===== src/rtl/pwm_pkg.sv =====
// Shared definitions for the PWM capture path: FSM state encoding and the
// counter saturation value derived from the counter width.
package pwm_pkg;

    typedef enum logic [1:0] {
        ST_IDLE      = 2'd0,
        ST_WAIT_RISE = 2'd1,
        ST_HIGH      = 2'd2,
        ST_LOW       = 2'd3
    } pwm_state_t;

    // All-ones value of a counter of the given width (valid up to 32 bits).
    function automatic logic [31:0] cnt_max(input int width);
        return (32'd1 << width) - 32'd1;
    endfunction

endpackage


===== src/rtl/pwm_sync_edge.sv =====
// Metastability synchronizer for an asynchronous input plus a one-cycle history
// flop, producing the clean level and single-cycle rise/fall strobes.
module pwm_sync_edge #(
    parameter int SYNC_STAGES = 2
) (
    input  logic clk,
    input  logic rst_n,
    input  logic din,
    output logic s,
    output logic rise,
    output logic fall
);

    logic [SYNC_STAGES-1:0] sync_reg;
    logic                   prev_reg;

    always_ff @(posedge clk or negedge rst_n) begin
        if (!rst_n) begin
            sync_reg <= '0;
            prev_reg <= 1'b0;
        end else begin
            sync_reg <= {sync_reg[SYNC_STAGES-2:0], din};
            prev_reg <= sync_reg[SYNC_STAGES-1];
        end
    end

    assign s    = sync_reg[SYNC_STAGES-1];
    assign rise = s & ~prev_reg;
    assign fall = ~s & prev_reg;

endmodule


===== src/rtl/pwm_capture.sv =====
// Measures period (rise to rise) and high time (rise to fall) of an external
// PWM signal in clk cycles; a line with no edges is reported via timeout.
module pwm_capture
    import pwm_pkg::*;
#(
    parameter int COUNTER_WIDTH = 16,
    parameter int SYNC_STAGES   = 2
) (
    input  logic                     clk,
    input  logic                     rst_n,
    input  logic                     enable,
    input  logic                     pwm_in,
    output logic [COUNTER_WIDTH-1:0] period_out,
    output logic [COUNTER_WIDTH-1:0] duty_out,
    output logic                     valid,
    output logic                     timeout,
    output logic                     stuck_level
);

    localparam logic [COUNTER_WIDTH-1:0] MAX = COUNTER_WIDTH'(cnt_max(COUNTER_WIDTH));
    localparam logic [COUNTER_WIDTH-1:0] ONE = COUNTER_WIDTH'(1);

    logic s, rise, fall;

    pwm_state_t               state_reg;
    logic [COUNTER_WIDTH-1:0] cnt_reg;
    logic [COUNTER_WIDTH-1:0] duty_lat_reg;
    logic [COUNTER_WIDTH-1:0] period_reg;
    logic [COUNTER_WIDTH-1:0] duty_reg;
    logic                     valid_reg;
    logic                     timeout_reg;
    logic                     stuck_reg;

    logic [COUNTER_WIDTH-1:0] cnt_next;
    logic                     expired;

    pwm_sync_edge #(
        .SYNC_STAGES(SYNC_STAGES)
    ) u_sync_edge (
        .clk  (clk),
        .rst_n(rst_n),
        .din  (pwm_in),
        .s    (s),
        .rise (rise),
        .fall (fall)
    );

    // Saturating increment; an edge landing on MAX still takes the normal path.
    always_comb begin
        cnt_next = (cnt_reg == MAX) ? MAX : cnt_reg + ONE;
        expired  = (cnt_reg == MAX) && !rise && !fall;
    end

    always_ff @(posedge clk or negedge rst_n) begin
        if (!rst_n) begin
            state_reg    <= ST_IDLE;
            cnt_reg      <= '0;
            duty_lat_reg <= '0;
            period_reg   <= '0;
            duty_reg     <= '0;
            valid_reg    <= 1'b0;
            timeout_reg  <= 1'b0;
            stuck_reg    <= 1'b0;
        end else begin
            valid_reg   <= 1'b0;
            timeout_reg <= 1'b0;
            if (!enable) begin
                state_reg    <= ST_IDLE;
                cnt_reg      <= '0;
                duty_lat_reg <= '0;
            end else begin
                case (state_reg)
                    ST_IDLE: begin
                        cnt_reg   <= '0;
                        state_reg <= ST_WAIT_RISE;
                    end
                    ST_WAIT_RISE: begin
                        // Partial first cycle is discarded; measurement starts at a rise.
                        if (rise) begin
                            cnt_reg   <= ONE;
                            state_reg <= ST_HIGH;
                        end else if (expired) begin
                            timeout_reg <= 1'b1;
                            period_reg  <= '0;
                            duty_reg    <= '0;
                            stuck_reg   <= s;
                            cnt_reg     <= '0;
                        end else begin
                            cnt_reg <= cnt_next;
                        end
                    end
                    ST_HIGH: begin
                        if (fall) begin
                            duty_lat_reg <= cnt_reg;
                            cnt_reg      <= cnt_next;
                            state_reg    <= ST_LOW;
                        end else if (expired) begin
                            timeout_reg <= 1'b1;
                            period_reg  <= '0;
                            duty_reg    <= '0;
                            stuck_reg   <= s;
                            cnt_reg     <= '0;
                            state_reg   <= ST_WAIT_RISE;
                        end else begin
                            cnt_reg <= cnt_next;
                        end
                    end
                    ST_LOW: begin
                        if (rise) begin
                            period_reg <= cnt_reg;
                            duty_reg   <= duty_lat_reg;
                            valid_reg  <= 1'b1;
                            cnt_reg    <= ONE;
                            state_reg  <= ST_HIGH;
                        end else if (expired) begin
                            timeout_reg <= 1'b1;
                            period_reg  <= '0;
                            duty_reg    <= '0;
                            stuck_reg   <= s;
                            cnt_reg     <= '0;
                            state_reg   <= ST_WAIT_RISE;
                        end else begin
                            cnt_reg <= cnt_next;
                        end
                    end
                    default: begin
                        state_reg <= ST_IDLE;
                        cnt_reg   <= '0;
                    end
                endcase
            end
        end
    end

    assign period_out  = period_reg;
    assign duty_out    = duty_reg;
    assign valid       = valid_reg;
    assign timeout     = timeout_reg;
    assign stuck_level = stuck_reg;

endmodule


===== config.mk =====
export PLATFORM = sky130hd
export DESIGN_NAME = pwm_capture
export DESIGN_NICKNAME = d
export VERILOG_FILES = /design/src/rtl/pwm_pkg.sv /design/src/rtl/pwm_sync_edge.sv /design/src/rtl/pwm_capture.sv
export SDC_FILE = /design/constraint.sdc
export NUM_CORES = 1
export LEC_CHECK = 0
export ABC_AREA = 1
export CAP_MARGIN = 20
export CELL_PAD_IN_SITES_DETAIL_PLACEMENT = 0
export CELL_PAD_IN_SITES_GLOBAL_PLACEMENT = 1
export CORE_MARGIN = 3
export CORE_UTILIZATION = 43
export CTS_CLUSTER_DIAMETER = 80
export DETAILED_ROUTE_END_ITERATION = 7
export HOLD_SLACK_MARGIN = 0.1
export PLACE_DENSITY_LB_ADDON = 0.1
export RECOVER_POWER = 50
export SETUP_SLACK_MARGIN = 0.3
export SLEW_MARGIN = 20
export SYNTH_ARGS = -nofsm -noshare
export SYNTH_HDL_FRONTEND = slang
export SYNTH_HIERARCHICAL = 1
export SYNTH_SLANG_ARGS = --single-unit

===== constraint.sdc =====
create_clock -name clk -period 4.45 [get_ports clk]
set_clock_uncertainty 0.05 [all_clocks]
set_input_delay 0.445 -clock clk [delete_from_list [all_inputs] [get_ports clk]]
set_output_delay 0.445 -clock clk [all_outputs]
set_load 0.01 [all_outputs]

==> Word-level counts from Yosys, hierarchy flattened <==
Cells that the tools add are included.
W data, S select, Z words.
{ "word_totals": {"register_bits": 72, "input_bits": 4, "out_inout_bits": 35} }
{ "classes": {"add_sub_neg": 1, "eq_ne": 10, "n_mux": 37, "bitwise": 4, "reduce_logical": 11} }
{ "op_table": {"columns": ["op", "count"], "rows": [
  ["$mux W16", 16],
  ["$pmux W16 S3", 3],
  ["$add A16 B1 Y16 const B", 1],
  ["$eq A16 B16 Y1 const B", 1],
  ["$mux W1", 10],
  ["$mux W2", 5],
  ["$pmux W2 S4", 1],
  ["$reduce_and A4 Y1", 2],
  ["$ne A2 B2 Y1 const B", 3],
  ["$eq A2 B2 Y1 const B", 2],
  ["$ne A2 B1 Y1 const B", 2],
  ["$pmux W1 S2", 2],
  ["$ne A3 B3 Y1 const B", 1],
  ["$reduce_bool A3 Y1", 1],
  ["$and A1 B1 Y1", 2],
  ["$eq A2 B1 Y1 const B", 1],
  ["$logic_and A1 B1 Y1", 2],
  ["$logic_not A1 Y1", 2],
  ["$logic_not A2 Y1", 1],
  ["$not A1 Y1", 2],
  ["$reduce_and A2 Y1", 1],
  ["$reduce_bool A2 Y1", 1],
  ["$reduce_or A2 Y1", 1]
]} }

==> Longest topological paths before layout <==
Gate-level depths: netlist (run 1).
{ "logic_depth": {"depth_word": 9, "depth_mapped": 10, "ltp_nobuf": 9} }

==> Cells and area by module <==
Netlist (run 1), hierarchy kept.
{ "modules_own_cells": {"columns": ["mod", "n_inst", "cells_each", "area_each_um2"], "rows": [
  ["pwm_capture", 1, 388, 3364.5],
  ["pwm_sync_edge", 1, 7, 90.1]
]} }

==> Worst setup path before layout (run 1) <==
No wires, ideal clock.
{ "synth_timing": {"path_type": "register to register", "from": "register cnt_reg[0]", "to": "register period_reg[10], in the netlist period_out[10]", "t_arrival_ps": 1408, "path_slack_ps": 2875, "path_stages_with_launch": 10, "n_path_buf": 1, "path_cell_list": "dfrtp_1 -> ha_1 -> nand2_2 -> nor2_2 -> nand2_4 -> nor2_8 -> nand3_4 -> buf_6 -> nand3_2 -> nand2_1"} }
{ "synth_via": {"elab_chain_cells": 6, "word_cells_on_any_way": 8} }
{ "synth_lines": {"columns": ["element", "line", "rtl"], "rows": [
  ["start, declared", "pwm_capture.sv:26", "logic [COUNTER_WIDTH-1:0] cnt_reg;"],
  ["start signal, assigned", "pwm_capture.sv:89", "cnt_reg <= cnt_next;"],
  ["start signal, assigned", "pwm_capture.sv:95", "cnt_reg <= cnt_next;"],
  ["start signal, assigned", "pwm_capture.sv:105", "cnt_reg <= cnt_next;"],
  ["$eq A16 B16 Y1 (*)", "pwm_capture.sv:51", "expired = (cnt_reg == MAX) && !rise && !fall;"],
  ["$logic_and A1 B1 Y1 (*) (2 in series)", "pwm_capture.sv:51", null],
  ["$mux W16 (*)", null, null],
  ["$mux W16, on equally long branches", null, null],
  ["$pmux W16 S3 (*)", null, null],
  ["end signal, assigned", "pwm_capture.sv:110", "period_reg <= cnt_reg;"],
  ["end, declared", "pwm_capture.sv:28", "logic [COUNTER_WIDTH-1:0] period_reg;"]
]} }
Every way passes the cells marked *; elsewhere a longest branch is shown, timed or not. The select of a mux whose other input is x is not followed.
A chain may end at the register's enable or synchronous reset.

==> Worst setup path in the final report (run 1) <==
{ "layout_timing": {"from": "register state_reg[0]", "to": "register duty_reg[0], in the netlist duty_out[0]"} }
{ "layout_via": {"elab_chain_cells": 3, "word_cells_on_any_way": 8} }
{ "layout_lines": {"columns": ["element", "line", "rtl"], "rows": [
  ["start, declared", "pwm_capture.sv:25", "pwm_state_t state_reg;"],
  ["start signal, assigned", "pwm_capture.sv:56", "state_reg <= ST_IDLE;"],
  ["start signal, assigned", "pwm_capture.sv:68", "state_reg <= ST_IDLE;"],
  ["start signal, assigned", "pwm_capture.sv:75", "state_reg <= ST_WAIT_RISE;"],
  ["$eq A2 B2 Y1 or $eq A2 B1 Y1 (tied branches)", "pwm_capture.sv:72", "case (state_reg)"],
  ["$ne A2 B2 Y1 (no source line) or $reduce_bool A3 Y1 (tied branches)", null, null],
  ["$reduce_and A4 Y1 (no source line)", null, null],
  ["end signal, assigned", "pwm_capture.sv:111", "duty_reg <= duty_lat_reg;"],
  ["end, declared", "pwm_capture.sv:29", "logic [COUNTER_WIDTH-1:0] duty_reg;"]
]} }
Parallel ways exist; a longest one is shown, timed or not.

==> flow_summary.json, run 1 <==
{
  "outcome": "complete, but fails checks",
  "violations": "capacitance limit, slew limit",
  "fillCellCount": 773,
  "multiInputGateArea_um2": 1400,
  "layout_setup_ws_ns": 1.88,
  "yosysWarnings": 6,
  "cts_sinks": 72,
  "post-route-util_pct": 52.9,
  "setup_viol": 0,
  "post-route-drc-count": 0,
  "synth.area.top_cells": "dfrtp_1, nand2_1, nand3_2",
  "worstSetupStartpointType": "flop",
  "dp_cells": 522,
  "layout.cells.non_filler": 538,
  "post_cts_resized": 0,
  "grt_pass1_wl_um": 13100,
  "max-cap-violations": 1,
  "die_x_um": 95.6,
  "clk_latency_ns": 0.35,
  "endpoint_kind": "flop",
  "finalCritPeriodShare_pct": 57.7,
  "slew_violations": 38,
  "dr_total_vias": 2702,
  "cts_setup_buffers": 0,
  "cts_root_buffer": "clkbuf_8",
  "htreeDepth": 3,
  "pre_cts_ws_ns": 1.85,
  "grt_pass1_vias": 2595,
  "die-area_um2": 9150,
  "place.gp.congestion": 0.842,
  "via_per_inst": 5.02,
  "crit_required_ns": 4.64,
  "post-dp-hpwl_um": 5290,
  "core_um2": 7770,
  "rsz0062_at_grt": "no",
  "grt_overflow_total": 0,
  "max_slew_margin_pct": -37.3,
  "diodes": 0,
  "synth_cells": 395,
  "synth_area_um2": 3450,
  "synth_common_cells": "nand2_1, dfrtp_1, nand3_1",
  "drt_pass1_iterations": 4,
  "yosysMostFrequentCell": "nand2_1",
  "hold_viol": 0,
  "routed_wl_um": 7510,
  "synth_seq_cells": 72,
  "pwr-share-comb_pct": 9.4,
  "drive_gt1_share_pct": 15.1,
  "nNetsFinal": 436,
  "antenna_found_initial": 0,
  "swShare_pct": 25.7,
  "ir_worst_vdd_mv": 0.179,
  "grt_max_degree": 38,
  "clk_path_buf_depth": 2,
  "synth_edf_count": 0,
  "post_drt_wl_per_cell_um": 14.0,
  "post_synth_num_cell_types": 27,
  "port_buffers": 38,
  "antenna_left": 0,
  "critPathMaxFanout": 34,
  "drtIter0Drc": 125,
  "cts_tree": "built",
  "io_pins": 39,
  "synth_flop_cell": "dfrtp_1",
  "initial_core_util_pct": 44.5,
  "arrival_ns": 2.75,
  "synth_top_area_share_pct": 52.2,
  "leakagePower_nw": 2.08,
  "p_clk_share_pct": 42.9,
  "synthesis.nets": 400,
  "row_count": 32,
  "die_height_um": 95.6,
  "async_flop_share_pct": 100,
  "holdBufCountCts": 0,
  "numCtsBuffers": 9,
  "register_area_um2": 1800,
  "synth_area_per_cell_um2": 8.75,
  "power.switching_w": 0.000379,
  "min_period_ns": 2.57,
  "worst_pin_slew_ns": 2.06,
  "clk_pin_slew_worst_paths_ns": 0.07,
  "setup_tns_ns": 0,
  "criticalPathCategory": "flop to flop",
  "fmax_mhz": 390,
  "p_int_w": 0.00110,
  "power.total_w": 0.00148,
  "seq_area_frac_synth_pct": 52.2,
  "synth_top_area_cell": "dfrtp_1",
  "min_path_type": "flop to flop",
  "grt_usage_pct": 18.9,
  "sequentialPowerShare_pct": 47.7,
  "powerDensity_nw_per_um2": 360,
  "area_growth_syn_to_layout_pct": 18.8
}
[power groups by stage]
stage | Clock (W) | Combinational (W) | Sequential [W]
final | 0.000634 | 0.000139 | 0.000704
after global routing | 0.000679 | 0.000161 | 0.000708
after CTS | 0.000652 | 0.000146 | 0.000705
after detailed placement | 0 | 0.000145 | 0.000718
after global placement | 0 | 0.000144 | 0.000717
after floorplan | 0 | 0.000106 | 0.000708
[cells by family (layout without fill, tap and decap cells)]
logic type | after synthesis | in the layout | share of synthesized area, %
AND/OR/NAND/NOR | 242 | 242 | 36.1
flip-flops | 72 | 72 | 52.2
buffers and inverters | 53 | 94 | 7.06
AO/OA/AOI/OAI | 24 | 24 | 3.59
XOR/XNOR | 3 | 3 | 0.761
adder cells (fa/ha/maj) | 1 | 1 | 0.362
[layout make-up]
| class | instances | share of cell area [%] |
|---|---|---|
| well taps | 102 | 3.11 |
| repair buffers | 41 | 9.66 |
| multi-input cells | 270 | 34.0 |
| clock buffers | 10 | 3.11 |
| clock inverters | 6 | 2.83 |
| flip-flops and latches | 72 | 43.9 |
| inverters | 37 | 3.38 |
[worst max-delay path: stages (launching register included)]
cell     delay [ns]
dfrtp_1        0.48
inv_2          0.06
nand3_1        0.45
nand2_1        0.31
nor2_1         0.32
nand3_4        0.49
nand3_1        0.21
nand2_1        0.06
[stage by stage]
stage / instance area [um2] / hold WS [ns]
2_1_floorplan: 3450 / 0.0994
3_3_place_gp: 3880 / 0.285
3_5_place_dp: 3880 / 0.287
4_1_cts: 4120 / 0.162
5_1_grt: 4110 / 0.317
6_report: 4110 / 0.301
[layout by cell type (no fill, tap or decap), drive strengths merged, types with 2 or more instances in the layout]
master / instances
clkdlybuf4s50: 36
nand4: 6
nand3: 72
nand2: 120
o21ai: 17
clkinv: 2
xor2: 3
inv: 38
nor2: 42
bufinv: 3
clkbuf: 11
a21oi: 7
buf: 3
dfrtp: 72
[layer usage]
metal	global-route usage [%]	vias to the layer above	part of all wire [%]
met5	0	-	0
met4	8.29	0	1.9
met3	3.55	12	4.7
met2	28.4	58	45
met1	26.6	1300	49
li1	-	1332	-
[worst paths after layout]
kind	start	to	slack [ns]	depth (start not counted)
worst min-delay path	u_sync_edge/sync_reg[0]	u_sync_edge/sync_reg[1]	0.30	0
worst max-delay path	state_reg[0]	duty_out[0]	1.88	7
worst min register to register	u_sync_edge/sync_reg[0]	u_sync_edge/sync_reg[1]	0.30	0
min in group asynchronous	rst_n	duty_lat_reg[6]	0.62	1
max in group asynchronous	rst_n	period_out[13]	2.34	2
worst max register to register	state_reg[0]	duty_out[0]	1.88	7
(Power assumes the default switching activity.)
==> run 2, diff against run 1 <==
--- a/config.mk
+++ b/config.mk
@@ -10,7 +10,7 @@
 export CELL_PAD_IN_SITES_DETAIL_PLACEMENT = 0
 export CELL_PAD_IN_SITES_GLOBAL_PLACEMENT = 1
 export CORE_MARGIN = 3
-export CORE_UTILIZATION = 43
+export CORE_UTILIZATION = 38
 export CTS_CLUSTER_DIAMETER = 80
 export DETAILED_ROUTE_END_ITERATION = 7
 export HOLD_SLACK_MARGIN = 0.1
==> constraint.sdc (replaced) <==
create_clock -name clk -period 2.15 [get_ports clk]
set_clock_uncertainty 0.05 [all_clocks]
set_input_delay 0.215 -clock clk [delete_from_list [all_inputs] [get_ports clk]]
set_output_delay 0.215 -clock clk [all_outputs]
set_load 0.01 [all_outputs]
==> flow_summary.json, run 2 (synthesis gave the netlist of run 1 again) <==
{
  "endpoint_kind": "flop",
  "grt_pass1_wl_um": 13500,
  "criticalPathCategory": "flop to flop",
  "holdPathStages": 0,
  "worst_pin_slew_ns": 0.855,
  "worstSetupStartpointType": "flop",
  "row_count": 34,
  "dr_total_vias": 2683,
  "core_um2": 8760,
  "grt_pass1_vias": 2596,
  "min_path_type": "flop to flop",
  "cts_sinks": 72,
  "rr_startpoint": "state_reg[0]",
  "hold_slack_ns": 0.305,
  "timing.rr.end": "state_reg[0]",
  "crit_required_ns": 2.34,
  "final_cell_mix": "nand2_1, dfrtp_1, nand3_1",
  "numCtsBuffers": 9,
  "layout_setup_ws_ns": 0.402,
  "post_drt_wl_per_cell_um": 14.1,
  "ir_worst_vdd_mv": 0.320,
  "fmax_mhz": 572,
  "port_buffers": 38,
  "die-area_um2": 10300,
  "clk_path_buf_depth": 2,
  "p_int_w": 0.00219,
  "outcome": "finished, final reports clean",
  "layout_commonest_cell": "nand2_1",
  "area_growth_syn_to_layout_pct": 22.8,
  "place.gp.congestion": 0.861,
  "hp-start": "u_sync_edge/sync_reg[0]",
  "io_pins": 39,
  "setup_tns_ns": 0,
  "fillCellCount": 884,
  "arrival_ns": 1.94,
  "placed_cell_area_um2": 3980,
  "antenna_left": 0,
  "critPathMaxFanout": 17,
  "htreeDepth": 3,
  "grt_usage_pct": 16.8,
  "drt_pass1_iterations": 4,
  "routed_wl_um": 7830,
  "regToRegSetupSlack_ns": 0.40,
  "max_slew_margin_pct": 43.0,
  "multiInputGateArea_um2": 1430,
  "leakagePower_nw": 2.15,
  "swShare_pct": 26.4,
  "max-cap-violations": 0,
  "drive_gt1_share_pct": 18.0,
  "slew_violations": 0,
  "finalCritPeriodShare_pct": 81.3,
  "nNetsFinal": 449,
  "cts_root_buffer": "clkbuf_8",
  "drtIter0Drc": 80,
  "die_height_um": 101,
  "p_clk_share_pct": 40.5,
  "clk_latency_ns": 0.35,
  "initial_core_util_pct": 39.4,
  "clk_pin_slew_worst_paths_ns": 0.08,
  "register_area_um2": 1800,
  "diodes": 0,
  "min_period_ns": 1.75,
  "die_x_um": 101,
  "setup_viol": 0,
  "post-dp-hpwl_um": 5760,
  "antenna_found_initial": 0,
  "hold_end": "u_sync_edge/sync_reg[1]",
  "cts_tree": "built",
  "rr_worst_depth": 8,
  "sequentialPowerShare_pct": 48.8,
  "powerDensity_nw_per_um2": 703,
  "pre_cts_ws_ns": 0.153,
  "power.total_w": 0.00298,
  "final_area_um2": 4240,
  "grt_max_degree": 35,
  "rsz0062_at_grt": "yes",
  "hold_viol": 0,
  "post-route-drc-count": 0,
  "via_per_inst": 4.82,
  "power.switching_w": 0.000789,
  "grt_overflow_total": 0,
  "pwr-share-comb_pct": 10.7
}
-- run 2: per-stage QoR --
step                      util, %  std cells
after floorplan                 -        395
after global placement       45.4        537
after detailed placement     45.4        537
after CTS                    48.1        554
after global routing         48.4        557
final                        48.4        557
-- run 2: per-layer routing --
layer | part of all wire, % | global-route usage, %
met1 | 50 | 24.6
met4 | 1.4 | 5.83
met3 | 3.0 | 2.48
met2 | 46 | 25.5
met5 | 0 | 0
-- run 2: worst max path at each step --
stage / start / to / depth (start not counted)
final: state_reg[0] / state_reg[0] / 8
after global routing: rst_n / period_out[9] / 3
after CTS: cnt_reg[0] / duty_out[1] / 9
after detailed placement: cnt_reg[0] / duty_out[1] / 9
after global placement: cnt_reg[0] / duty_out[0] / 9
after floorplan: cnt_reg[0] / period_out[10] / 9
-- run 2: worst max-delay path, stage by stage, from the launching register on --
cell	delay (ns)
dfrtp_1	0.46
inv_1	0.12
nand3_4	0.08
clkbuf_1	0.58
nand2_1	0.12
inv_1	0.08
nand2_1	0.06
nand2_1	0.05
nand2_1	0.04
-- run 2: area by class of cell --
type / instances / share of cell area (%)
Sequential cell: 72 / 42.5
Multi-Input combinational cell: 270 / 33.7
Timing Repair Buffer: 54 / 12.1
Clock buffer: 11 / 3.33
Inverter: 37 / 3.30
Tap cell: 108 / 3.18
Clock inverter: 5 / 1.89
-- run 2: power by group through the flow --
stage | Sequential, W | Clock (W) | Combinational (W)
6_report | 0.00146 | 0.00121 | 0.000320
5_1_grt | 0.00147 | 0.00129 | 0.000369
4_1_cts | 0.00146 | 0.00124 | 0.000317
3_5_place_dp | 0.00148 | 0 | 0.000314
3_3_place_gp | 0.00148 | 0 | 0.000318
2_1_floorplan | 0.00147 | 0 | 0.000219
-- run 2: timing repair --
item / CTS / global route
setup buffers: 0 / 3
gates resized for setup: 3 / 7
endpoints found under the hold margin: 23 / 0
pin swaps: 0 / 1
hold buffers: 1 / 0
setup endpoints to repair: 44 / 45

-- EXERCISE DESCRIPTION --
Pull out all lines from the entries above in which the word "json" appears.

-- ANSWER SPACE --
==> flow_summary.json, run 1 <==
==> flow_summary.json, run 2 (synthesis gave the netlist of run 1 again) <==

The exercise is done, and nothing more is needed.